◆ **Exercise aim**:
Among the lines below, keep only those from the one containing "before repair: 453" through the one containing "violation count: 0", and reproduce them exactly.

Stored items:
**config.mk**
```make
export PLATFORM = sky130hd
export DESIGN_NAME = pipeline_stall_ctrl
export DESIGN_NICKNAME = d
export VERILOG_FILES = /design/src/rtl/pipe_ctrl_pkg.sv /design/src/rtl/md_latency_counter.sv /design/src/rtl/pipeline_stall_ctrl.sv
export SDC_FILE = /design/constraint.sdc
export NUM_CORES = 1
export LEC_CHECK = 0
export ABC_CLOCK_PERIOD_IN_PS = 3200
export CORE_MARGIN = 2
export CORE_UTILIZATION = 30
export CTS_BUF_LIST = sky130_fd_sc_hd__clkbuf_8
export CTS_CLUSTER_SIZE = 10
export DETAILED_ROUTE_END_ITERATION = 16
export PLACE_DENSITY_LB_ADDON = 0.1
export RECOVER_POWER = 100
export SLEW_MARGIN = 0
export SYNTH_ARGS = -nofsm -noshare
export SYNTH_HDL_FRONTEND = slang
export SYNTH_SLANG_ARGS = --single-unit
export TNS_END_PERCENT = 1
```
**constraint.sdc**
```tcl
create_clock -name clk -period 3.2 [get_ports clk]
set_input_delay 0.48 -clock clk [delete_from_list [all_inputs] [get_ports clk]]
set_output_delay 0.48 -clock clk [all_outputs]
set_load 0.005 [all_outputs]
```
**src/rtl/pipe_ctrl_pkg.sv**
```systemverilog
// pipe_ctrl_pkg
//   Shared definitions for the pipeline stall/flush sequencer:
//   - state_t      : FSM state encoding (RUN / MDWAIT / MDREL)
//   - ctrl_t       : packed pipeline-control bundle
//                    {pc_write, if_id_write, if_id_flush, ctrl_mux}
//   - CTRL_*       : control patterns for normal flow, stall, flush and reset
//   - MD_CYCLES_DEFAULT : default MUL/DIV latency (issue cycle included)
package pipe_ctrl_pkg;

  typedef enum logic [1:0] {
    RUN    = 2'd0,
    MDWAIT = 2'd1,
    MDREL  = 2'd2
  } state_t;

  localparam int MD_CYCLES_DEFAULT = 4;

  typedef struct packed {
    logic pc_write;
    logic if_id_write;
    logic if_id_flush;
    logic ctrl_mux;
  } ctrl_t;

  localparam ctrl_t CTRL_DEFAULT = 4'b1100;  // PC and IF/ID advance
  localparam ctrl_t CTRL_STALL   = 4'b0001;  // hold PC and IF/ID, bubble ID/EX
  localparam ctrl_t CTRL_FLUSH   = 4'b1111;  // redirect, NOP into IF/ID, bubble ID/EX
  localparam ctrl_t CTRL_RESET   = 4'b0011;  // frozen front end, everything squashed

endpackage

```
**src/rtl/md_latency_counter.sv**
```systemverilog
// md_latency_counter
//   Down-counter timing the in-flight MUL/DIV operation.
//   Ports:
//     clk, rst : clock, synchronous active-high reset (clears the count)
//     load     : load MD_CYCLES-1 (issue cycle of a MUL/DIV)
//     dec      : decrement by one (saturates at zero)
//     clr      : clear to zero (abort by branch)
//     last     : count is 1, i.e. this is the final MDWAIT cycle
module md_latency_counter
  import pipe_ctrl_pkg::*;
#(
  parameter int MD_CYCLES = MD_CYCLES_DEFAULT,
  parameter int CNT_W     = $clog2(MD_CYCLES + 1)
) (
  input  logic clk,
  input  logic rst,
  input  logic load,
  input  logic dec,
  input  logic clr,
  output logic last
);

  localparam logic [CNT_W-1:0] LOAD_VAL = CNT_W'(MD_CYCLES - 1);

  logic [CNT_W-1:0] cnt_reg;

  always_ff @(posedge clk) begin
    if (rst || clr) begin
      cnt_reg <= '0;
    end else if (load) begin
      cnt_reg <= LOAD_VAL;
    end else if (dec && (cnt_reg != '0)) begin
      cnt_reg <= cnt_reg - 1'b1;
    end
  end

  assign last = (cnt_reg == CNT_W'(1));

endmodule

```
**src/rtl/pipeline_stall_ctrl.sv**
```systemverilog
// pipeline_stall_ctrl
//   Stall/flush sequencer for the 5-stage pipeline. Merges load-use stalls,
//   taken-branch flushes and fixed-latency MUL/DIV stalls in one FSM.
//   All control outputs are combinational from state and inputs so a hazard
//   stalls the pipeline in the cycle it is detected.
//   Ports:
//     clk, rst    : clock, synchronous active-high reset
//     ldHazard    : load-use hazard this cycle
//     mdReq       : instruction in ID is MUL/DIV
//     branchTaken : branch in EX resolved taken
//     PCwrite, IF_ID_write, IF_ID_flush, ctrlMux : pipeline controls
//     mdStart     : one-cycle launch pulse for the MUL/DIV unit
//     mdBusy      : sequencer is outside RUN
//     stallCount  : saturating stall-cycle counter (only when the
//                   STALL_COUNTER_EN macro is defined)
module pipeline_stall_ctrl
  import pipe_ctrl_pkg::*;
#(
  parameter int MD_CYCLES = MD_CYCLES_DEFAULT,  // legal range 2..15
  parameter int CNT_W     = $clog2(MD_CYCLES + 1)
) (
  input  logic        clk,
  input  logic        rst,
  input  logic        ldHazard,
  input  logic        mdReq,
  input  logic        branchTaken,
  output logic        PCwrite,
  output logic        IF_ID_write,
  output logic        IF_ID_flush,
  output logic        ctrlMux,
  output logic        mdStart,
  output logic        mdBusy
`ifdef STALL_COUNTER_EN
  ,
  output logic [15:0] stallCount
`endif
);

  state_t state_reg, state_next;
  ctrl_t  ctrl;
  logic   md_start;
  logic   cnt_load, cnt_dec, cnt_clr, cnt_last;

  md_latency_counter #(
    .MD_CYCLES (MD_CYCLES),
    .CNT_W     (CNT_W)
  ) u_md_cnt (
    .clk  (clk),
    .rst  (rst),
    .load (cnt_load),
    .dec  (cnt_dec),
    .clr  (cnt_clr),
    .last (cnt_last)
  );

  always_comb begin
    ctrl       = CTRL_DEFAULT;
    md_start   = 1'b0;
    state_next = state_reg;
    cnt_load   = 1'b0;
    cnt_dec    = 1'b0;
    cnt_clr    = 1'b0;
    if (rst) begin
      ctrl = CTRL_RESET;
    end else begin
      case (state_reg)
        RUN: begin
          // A taken branch squashes the ID instruction, so its hazards are moot.
          if (branchTaken) begin
            ctrl = CTRL_FLUSH;
          end else if (ldHazard) begin
            ctrl = CTRL_STALL;
          end else if (mdReq) begin
            ctrl       = CTRL_STALL;
            md_start   = 1'b1;
            cnt_load   = 1'b1;
            state_next = MDWAIT;
          end
        end
        MDWAIT: begin
          if (branchTaken) begin
            ctrl       = CTRL_FLUSH;
            cnt_clr    = 1'b1;
            state_next = RUN;
          end else begin
            ctrl    = CTRL_STALL;
            cnt_dec = 1'b1;
            if (cnt_last) begin
              state_next = MDREL;
            end
          end
        end
        MDREL: begin
          // The issuing MUL/DIV is still in ID here; its mdReq must not re-fire.
          if (branchTaken) begin
            ctrl    = CTRL_FLUSH;
            cnt_clr = 1'b1;
          end
          state_next = RUN;
        end
        default: begin
          state_next = RUN;
        end
      endcase
    end
  end

  always_ff @(posedge clk) begin
    if (rst) begin
      state_reg <= RUN;
    end else begin
      state_reg <= state_next;
    end
  end

  assign PCwrite     = ctrl.pc_write;
  assign IF_ID_write = ctrl.if_id_write;
  assign IF_ID_flush = ctrl.if_id_flush;
  assign ctrlMux     = ctrl.ctrl_mux;
  assign mdStart     = md_start;
  assign mdBusy      = !rst && (state_reg != RUN);

`ifdef STALL_COUNTER_EN
  logic [15:0] stall_count_reg;

  always_ff @(posedge clk) begin
    if (rst) begin
      stall_count_reg <= '0;
    end else if (!ctrl.pc_write && (stall_count_reg != 16'hFFFF)) begin
      stall_count_reg <= stall_count_reg + 16'd1;
    end
  end

  assign stallCount = stall_count_reg;
`endif

endmodule

```
==> results by group <==
Logic synthesis
  – Syn_area_per_cell: 8.14 µm²
  – Seq/Total Area, Yosys: 20.2%
  – Synth warn: 0
  – Synth top cells by count: ha_1, inv_1, dfxtp_1, nand2b_1
  – Top_reg_cell synth: dfxtp_1
  – #FFs+latches synth: 5
  – Synth top area share: 20.2%
  – Most frequent cell after synthesis: ha_1
  – FFs w/ async S/R, synth: 0%
  – Ranking of synthesized cells by area: dfxtp_1, ha_1, inv_1
  – Mapped cell area: just under 500 µm²
  – Unique cell type count in the Yosys netlist: 31
  – Post-synth EDFFs: 0
  – Syn_nets: 74
  – Post-Syn Instances: 61
  – Cell taking the most area after synthesis: dfxtp_1

Clocking
  – Clock latency at the later pin of the worst-skew pair: 0.22 ns
  – CTS tree: yes
  – Clock transition at the registers of the reported paths: ~0.03 ns
  – CTS buffer count: 3
  – CTS Buffer Depth: 2
  – Clock Sinks: 5
  – Post-cts sizing count: 0
  – H-tree depth: 1
  – Postcts setup bufs: 0
  – Hold Buf Count CTS: 0
  – Root Buffer: clkbuf_8

Floorplan
  – Die height: 44.7 µm
  – Row cnt: 14
  – Die Area: 2000 µm²
  – Number of I/O pins: 11
  – Die X: approximately 45 µm
  – Core area: 1520 µm²
  – Starting Density: 32.6%

GRT
  – Total GRT Usage: 12.7%
  – Busiest grt layer: met1
  – Number of global-route vias before repair: 453
  – First-pass GRT wire length: about 1900 µm
  – Met3 GRT Util: 2.00%
  – Global-route track usage on met1: between 10% and 20%
  – Grt met2 use: between 10% and 20%
  – Initial antenna violation count: 0
  – Largest net degree at the start of global routing: 11
  – Gr ovfl total: 0

STA
  – Fin Setup TNS: 0 ns
  – Fin crit period: 2.77 ns
  – RSZ-0062 raised after global routing: false
  – Clk_skew: 0.00121 ns
  – Final hold vios: 0
  – Worst Tran Pin Value: 0.364 ns
  – Worst rel slew slack: 75.4%
  – Period utilisation layout: 86.7%
  – Fmax: 0.361 GHz
  – Setup violators final: 0
  – Final Max Slew Viols: 0

Setup path
  – Crit path arrival time: 2.29 ns
  – Worst path slowest cell: dlygate4sd3_1
  – Worst setup EP type: primary output
  – WP data required: 2.72 ns
  – Worst setup SP type: input port
  – Type of the worst setup path: input port to primary output
  – CP Max Fanout: 10
  – R2R depth: 5
  – CP peak stage delay: 0.56 ns
  – CP Cell Sequence: dlygate4sd3_1 -> clkbuf_1 -> nor3_1 -> o21bai_1 -> a21o_1 -> dlygate4sd3_1
  – Most repeated library cell on the critical path: dlygate4sd3_1
  – Reg-to-reg endpoint: u_md_cnt.cnt_reg[2]$_SDFFE_PP0P_
  – Worst path bufs/invs: 3
  – R2R setup slack: 1.37 ns
  – Crit path max-delay family: buffers and inverters
  – R2r startpoint: state_reg[1]$_SDFFE_PP0P_

Placement
  – GPL Wtd Cong: 0.697
  – DP HPWL: 815 µm
  – Port-buffer cells: 10
  – Placed Instance Area: 617 µm²

Drt
  – TritonRoute pass-1 iters: 4
  – DR vias: 442
  – DRT iter0 DRCs: 4
  – WL final: 1020 µm
  – Wire length per cell: 11.3 µm
  – # DRC: 0
  – DRT antenna net count: 0
  – Vias/cell: 4.91

Power and ir drop
  – P per Cell Area: 393 nW/µm²
  – Worst IR Drop VDD: 0.242 mV
  – Total Power: 0.000257 W
  – LEAKAGE: 0.273 nW

Final layout
  – Nets: 88
  – Layout cells sized above 1: 8.11%
  – Antenna cells: 0
  – Max FFs per register: 3
  – Design area: 653 µm²
  – Final core occ: 42.9%
  – Area Overhead vs Synth: 31.5%

Outcome
  – Status: finished, final reports clean

Min path
  – Hold Crit Class: flip-flop to flip-flop
  – Hold depth: 2
  – Hold Path End: state_reg[0]$_SDFFE_PP0P_
  – Min-delay src: state_reg[0]$_SDFFE_PP0P_

Job
  – Maxcap violations: 0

◆ **Solution to the exercise**:
  – Number of global-route vias before repair: 453
  – First-pass GRT wire length: about 1900 µm
  – Met3 GRT Util: 2.00%
  – Global-route track usage on met1: between 10% and 20%
  – Grt met2 use: between 10% and 20%
  – Initial antenna violation count: 0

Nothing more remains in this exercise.